Work required>
Copy, exactly and without additions, every line in the records below from the one holding "inv_6 | 5 |" through the one holding "a22o_1 | 3 |", both ends included.

Exercise inputs>
▼
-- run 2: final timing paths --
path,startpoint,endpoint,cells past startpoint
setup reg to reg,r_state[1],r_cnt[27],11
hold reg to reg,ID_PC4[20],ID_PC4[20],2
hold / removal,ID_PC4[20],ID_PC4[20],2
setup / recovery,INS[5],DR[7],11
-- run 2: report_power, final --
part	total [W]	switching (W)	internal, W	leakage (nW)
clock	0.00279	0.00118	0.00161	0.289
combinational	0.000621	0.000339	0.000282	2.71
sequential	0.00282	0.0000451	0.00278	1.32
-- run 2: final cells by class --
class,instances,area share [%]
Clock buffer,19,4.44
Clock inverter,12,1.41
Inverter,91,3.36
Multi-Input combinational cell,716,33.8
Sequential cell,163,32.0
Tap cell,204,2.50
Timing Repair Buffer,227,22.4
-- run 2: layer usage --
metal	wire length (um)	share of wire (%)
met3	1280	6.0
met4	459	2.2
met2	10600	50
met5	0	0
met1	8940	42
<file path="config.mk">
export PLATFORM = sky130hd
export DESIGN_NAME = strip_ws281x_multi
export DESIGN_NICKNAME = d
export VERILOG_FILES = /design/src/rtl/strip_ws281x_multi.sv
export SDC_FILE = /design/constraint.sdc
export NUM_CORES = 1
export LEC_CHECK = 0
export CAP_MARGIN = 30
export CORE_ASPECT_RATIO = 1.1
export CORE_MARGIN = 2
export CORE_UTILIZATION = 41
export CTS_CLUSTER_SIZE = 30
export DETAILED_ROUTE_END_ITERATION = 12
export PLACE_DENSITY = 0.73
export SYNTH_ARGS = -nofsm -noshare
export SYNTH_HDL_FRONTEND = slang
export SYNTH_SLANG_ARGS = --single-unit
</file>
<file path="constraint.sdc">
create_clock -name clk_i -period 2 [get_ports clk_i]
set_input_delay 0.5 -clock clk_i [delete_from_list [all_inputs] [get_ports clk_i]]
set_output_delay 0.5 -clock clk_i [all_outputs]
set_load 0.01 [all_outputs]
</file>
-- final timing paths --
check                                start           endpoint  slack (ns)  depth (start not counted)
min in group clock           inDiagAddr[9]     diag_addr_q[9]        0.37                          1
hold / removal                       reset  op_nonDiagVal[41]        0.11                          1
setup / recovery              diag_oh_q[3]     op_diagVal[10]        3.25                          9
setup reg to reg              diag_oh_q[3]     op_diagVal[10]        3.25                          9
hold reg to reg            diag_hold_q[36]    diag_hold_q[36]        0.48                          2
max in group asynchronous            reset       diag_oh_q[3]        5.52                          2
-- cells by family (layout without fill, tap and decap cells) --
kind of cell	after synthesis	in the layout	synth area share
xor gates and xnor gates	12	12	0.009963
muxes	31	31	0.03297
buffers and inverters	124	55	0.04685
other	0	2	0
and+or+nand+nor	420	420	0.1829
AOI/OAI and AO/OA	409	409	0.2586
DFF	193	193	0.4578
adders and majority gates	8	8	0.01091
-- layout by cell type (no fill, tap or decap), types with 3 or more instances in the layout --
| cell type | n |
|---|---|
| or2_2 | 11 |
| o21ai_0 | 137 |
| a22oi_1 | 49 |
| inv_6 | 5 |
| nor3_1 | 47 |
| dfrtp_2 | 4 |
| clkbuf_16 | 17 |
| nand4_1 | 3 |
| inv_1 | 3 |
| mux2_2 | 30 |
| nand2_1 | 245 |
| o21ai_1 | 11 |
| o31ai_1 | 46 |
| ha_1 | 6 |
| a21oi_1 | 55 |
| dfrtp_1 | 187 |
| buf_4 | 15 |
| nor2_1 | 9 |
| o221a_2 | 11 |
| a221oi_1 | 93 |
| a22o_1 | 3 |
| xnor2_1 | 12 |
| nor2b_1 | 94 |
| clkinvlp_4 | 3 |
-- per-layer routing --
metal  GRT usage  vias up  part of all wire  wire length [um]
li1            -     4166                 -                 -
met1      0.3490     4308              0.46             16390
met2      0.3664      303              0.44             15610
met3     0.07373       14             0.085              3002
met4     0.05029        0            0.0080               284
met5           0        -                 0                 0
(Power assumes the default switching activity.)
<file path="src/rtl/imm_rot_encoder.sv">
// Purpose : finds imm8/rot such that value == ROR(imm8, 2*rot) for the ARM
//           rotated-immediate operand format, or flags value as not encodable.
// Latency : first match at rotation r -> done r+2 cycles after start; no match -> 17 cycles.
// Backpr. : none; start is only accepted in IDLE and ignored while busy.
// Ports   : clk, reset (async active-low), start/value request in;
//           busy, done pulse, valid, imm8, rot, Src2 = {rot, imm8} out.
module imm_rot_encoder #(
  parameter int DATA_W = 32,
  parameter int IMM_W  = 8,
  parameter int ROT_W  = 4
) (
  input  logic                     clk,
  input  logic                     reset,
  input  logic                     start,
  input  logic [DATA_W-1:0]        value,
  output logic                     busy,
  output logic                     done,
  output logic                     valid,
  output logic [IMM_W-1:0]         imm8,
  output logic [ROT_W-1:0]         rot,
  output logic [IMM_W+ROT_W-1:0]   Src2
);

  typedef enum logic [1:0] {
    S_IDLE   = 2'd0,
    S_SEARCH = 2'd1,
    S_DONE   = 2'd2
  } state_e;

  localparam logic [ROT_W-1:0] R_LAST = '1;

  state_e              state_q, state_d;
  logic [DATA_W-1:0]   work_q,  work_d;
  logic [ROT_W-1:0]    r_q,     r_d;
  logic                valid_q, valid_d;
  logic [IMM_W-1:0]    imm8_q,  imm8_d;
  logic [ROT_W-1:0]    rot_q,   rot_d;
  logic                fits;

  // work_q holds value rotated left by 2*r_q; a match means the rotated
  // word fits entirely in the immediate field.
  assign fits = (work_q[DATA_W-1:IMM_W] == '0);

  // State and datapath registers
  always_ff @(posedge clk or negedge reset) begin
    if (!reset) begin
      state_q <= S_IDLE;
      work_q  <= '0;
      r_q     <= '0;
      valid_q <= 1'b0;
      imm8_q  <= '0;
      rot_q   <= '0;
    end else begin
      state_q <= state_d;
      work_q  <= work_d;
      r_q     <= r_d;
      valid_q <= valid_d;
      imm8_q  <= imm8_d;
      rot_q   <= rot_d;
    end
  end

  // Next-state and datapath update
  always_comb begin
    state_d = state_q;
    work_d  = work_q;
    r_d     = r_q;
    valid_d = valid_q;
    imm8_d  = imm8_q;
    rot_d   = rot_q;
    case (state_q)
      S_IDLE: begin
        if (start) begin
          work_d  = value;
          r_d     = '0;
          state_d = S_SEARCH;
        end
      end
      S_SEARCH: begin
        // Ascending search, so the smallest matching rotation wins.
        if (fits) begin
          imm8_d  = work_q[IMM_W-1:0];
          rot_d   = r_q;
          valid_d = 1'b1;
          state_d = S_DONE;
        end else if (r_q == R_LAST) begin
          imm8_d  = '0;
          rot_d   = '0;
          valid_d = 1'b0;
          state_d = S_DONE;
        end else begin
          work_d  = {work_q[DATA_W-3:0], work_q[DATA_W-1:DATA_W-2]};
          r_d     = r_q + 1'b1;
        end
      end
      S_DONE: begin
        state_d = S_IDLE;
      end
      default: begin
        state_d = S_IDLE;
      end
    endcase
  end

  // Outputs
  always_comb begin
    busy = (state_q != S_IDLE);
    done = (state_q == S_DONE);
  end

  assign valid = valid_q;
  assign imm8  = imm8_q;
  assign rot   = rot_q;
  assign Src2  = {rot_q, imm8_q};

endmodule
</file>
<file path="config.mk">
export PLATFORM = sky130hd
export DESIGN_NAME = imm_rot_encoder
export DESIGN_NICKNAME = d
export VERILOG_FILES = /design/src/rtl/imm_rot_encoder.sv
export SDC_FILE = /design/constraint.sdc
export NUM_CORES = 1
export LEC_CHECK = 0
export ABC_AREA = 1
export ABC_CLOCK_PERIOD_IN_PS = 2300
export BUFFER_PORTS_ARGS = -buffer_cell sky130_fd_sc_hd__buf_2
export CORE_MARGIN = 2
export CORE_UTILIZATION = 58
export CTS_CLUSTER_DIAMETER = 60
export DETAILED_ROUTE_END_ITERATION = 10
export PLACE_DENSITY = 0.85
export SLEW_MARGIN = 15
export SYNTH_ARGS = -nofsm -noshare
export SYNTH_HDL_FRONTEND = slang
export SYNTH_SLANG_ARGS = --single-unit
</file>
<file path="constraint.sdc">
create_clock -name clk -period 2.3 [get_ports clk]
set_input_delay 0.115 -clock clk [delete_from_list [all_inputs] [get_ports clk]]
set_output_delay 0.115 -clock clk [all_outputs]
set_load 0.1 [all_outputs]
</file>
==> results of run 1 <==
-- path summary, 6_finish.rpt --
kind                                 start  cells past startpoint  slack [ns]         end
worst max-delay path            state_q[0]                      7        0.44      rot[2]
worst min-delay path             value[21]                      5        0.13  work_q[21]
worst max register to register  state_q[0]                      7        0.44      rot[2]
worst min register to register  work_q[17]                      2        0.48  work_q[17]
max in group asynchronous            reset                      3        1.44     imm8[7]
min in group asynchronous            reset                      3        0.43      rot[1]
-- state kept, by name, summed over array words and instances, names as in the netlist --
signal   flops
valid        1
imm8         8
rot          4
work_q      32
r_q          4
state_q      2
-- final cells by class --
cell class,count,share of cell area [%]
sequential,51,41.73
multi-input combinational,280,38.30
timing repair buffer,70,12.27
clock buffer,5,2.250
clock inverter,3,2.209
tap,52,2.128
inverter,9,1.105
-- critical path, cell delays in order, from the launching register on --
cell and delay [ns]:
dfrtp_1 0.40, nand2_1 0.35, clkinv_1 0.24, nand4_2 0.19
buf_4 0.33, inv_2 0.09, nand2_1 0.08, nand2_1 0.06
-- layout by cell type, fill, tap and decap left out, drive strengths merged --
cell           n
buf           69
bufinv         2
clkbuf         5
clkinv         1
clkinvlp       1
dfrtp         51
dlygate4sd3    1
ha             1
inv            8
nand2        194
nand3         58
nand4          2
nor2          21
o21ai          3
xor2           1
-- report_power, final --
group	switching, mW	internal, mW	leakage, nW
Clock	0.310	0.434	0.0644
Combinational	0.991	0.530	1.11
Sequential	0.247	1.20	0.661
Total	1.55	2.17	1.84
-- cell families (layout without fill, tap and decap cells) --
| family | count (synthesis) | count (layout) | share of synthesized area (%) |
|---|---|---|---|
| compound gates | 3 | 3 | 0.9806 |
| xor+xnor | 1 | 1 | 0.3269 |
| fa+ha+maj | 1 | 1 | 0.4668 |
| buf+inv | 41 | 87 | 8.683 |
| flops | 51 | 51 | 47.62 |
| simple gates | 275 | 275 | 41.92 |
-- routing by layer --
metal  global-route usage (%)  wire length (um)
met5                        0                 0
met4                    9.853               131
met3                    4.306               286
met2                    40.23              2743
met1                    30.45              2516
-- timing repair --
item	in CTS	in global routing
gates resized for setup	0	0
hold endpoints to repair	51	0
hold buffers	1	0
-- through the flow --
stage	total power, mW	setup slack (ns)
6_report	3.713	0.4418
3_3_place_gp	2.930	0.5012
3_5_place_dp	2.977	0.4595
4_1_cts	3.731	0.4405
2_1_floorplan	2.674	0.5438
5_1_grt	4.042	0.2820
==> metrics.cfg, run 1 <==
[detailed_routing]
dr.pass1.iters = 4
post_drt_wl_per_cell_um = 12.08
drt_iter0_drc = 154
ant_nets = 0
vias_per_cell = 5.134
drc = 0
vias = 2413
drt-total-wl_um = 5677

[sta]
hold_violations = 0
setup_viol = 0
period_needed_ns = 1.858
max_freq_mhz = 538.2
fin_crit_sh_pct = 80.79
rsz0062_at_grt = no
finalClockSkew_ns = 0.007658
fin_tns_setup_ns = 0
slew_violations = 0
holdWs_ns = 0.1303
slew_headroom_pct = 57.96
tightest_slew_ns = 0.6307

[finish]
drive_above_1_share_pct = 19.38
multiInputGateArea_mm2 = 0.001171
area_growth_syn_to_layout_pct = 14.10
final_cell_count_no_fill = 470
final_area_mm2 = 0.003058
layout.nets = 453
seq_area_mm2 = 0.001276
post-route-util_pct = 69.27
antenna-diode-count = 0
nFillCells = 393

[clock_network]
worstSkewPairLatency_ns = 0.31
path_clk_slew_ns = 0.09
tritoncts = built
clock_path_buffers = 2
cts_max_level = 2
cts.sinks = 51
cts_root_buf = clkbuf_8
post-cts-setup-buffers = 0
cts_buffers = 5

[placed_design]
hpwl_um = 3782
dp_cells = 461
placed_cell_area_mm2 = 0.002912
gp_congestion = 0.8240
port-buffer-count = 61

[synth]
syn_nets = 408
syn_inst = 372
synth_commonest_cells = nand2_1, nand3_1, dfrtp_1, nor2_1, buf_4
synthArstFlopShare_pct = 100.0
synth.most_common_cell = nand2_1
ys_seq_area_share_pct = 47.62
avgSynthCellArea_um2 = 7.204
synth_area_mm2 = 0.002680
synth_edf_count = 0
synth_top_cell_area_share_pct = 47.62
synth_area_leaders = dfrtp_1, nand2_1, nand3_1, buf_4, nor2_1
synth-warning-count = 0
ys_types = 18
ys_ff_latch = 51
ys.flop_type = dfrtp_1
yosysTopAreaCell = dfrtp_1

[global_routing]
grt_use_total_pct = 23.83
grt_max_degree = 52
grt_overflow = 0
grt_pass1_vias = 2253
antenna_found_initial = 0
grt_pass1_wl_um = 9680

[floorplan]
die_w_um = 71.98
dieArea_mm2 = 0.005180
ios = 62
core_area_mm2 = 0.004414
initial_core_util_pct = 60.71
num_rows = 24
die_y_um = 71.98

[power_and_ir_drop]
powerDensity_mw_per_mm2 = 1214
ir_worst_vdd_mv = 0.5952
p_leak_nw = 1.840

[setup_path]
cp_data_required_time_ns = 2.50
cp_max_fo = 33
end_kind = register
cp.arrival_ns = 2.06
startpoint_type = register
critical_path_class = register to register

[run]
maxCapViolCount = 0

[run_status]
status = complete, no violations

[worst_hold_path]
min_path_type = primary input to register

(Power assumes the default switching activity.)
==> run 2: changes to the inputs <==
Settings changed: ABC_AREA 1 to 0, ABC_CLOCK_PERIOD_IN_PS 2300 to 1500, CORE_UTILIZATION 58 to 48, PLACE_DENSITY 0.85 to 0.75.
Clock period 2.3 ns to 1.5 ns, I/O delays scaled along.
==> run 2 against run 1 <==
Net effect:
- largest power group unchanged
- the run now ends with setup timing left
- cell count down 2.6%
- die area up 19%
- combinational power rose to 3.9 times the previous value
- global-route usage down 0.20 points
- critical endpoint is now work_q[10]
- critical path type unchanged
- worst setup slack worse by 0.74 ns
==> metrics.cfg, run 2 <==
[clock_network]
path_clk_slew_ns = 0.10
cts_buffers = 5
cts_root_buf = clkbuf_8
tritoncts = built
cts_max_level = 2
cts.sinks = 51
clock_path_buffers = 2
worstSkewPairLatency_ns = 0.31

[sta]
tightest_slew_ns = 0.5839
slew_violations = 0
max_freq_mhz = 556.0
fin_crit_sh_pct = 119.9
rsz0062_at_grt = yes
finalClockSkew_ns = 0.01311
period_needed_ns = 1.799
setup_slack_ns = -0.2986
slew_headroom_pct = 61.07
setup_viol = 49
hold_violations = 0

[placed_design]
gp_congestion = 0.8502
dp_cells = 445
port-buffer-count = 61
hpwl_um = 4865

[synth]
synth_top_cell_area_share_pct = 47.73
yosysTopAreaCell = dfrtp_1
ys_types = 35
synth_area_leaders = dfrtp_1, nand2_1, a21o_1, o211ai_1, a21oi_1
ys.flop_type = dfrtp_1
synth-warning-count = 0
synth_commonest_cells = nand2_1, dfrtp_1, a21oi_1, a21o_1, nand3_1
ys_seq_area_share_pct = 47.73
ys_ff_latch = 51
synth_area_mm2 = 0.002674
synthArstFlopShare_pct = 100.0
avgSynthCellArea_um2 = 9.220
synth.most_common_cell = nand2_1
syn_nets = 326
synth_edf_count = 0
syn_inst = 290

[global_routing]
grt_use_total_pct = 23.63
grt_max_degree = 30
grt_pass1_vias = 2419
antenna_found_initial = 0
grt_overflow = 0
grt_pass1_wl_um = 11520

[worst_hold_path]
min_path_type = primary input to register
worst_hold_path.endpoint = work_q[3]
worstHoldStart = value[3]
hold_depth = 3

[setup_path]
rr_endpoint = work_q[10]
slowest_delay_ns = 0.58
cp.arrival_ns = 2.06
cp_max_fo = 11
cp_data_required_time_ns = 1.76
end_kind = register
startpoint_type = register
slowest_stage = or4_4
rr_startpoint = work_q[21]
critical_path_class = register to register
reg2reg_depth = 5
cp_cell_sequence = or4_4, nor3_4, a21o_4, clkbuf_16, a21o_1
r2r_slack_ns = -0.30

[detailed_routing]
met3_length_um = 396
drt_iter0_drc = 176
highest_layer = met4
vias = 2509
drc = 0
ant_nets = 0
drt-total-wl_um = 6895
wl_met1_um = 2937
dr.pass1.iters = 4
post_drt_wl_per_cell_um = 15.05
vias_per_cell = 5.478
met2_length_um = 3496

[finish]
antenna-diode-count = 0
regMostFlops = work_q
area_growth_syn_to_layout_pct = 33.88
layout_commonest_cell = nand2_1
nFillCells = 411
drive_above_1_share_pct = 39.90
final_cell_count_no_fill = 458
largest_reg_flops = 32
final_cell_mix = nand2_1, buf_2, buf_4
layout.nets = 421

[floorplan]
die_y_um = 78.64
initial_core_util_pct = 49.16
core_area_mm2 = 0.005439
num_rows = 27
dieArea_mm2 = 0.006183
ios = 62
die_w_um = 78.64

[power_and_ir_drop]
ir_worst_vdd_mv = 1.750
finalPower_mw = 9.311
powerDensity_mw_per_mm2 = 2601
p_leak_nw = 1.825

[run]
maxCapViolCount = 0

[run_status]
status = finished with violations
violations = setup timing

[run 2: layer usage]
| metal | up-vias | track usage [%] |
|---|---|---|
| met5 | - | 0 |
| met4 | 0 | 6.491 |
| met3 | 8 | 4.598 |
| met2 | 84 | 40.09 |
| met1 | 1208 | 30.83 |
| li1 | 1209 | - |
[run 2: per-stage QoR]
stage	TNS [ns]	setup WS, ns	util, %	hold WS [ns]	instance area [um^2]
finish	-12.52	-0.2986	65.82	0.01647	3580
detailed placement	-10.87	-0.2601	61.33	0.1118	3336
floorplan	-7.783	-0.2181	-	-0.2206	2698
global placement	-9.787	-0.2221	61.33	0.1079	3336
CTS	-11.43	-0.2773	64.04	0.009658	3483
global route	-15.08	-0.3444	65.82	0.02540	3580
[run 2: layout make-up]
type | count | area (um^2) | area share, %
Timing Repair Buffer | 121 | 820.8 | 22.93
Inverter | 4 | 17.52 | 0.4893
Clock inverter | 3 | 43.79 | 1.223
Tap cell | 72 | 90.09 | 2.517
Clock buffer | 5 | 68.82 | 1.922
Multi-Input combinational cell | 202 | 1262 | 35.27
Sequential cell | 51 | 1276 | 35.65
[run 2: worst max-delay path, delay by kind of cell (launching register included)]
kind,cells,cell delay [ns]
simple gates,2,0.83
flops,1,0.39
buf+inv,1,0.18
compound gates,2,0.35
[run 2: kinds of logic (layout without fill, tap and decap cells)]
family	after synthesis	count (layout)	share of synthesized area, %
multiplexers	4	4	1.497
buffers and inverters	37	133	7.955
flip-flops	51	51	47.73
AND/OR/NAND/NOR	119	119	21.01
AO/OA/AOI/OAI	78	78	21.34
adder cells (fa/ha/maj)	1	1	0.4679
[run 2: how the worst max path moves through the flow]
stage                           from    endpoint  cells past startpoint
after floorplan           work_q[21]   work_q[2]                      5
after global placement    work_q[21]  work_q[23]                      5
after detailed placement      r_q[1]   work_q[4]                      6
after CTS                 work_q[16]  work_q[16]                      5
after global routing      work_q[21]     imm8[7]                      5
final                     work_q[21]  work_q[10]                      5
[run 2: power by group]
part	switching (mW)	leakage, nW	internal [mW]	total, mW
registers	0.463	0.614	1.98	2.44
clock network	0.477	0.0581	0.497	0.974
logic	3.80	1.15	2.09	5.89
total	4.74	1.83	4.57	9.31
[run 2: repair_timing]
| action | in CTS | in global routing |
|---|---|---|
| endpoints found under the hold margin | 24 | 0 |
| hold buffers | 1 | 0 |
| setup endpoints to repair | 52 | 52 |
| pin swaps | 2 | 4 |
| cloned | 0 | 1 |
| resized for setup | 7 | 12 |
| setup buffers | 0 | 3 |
▲
Task result>
| inv_6 | 5 |
| nor3_1 | 47 |
| dfrtp_2 | 4 |
| clkbuf_16 | 17 |
| nand4_1 | 3 |
| inv_1 | 3 |
| mux2_2 | 30 |
| nand2_1 | 245 |
| o21ai_1 | 11 |
| o31ai_1 | 46 |
| ha_1 | 6 |
| a21oi_1 | 55 |
| dfrtp_1 | 187 |
| buf_4 | 15 |
| nor2_1 | 9 |
| o221a_2 | 11 |
| a221oi_1 | 93 |
| a22o_1 | 3 |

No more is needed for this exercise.